(Stored records)
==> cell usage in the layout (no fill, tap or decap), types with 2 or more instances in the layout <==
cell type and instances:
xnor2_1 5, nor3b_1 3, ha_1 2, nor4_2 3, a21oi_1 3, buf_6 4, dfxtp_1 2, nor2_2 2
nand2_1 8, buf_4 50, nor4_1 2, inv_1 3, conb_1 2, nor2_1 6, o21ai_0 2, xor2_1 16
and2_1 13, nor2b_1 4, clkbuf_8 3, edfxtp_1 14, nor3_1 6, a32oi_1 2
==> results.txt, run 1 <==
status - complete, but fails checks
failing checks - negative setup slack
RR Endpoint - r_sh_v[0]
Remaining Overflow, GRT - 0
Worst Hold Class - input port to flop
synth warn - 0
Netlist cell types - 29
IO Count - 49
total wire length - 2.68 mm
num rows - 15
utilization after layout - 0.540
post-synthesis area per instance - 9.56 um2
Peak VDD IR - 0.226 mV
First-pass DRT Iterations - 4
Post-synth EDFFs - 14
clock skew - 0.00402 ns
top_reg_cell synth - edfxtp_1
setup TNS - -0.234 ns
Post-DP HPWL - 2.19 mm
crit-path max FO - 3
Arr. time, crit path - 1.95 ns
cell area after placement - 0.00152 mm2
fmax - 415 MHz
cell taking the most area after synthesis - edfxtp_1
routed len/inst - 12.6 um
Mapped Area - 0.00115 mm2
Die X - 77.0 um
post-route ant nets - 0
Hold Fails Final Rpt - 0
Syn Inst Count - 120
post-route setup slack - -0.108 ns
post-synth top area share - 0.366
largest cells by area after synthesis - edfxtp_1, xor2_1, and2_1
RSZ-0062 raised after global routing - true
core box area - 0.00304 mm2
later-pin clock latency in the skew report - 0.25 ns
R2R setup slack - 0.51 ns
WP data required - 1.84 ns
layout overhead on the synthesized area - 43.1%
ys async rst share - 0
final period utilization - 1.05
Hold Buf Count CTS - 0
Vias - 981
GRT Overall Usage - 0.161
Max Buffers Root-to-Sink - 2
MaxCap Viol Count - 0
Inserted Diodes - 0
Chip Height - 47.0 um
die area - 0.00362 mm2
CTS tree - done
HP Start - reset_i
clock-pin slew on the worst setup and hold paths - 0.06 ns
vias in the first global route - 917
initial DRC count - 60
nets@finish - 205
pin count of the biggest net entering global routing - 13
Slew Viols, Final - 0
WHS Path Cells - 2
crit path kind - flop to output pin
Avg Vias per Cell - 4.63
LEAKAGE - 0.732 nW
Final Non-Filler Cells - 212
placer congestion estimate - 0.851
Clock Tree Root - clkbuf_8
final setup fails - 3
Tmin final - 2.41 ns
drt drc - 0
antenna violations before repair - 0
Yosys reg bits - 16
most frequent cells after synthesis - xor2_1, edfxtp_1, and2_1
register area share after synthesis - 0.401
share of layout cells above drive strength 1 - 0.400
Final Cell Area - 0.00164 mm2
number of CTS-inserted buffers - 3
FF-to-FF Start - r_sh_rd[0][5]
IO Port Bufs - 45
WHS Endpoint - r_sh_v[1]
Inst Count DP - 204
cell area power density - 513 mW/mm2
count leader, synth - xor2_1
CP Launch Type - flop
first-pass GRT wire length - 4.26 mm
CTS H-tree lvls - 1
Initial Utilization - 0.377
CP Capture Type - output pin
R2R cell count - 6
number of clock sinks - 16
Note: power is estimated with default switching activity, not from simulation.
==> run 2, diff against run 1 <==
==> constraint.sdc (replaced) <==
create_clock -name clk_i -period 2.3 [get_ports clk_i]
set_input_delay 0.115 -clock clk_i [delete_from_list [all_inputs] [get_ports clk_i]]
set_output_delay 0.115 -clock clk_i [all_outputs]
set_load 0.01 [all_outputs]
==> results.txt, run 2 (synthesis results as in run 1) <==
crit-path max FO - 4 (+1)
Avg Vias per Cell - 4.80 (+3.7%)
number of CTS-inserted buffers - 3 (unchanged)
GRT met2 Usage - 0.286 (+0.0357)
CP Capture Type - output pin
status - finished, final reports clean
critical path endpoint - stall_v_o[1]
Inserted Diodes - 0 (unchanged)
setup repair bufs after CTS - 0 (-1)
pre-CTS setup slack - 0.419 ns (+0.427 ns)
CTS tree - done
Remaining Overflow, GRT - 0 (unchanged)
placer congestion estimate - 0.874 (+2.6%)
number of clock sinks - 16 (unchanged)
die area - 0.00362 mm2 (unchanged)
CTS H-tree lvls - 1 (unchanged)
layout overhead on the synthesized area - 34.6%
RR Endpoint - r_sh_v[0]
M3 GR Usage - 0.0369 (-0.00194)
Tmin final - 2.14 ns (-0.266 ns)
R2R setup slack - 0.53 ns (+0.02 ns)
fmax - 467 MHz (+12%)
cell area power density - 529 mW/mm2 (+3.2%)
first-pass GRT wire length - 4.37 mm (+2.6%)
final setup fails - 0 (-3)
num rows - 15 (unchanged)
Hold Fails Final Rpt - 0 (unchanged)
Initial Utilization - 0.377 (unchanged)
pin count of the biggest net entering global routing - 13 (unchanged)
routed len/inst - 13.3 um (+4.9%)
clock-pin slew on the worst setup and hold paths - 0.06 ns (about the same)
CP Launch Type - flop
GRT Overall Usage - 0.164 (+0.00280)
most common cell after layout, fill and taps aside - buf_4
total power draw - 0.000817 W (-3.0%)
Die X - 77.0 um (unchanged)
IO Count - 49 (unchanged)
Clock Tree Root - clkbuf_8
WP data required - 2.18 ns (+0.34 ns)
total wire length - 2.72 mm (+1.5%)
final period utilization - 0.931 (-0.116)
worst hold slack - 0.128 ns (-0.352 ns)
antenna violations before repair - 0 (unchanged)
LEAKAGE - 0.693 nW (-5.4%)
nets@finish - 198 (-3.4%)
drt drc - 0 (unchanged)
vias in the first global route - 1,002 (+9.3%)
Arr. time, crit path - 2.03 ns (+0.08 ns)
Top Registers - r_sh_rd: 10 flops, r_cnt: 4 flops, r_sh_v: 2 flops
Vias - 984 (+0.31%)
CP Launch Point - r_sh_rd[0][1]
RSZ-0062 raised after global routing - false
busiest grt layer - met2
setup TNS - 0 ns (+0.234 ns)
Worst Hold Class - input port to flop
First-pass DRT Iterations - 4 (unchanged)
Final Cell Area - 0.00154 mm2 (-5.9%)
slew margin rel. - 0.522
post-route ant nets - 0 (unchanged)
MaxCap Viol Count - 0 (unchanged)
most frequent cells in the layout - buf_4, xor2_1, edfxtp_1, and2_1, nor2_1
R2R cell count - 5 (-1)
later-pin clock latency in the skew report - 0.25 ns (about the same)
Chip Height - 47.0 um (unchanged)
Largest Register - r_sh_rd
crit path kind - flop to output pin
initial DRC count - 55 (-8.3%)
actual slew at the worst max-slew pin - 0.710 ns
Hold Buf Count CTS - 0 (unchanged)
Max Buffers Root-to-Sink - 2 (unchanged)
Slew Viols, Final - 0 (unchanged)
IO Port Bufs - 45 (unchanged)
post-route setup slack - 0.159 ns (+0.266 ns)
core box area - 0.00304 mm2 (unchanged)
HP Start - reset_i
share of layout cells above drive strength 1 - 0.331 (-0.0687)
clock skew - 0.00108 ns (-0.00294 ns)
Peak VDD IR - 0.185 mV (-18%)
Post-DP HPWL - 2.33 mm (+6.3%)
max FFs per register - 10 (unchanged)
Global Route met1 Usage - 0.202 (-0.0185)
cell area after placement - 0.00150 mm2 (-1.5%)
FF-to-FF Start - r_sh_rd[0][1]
[config.mk]
export PLATFORM = sky130hd
export DESIGN_NAME = accum4_seq
export DESIGN_NICKNAME = d
export VERILOG_FILES = /design/src/rtl/accum4_seq_pkg.sv /design/src/rtl/accum4_seq_radd.sv /design/src/rtl/accum4_seq.sv
export SDC_FILE = /design/constraint.sdc
export NUM_CORES = 1
export LEC_CHECK = 0
export ABC_AREA = 1
export CAP_MARGIN = 10
export CORE_MARGIN = 4
export CORE_UTILIZATION = 25
export CTS_CLUSTER_DIAMETER = 150
export DETAILED_ROUTE_END_ITERATION = 10
export RECOVER_POWER = 50
export SYNTH_ARGS = -nofsm -noshare
export SYNTH_HDL_FRONTEND = slang
export SYNTH_SLANG_ARGS = --single-unit
[constraint.sdc]
create_clock -name clk -period 5.6 [get_ports clk]
set_input_delay 0.84 -clock clk [delete_from_list [all_inputs] [get_ports clk]]
set_output_delay 0.84 -clock clk [all_outputs]
set_load 0.01 [all_outputs]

• [Work to be completed]: Given the records above, return exactly the lines starting at the line containing "share of layout cells above drive strength 1 - 0.331" and ending at the line containing "cell area after placement - 0.00150", including both.

• [Answer for the task]:
share of layout cells above drive strength 1 - 0.331 (-0.0687)
clock skew - 0.00108 ns (-0.00294 ns)
Peak VDD IR - 0.185 mV (-18%)
Post-DP HPWL - 2.33 mm (+6.3%)
max FFs per register - 10 (unchanged)
Global Route met1 Usage - 0.202 (-0.0185)
cell area after placement - 0.00150 mm2 (-1.5%)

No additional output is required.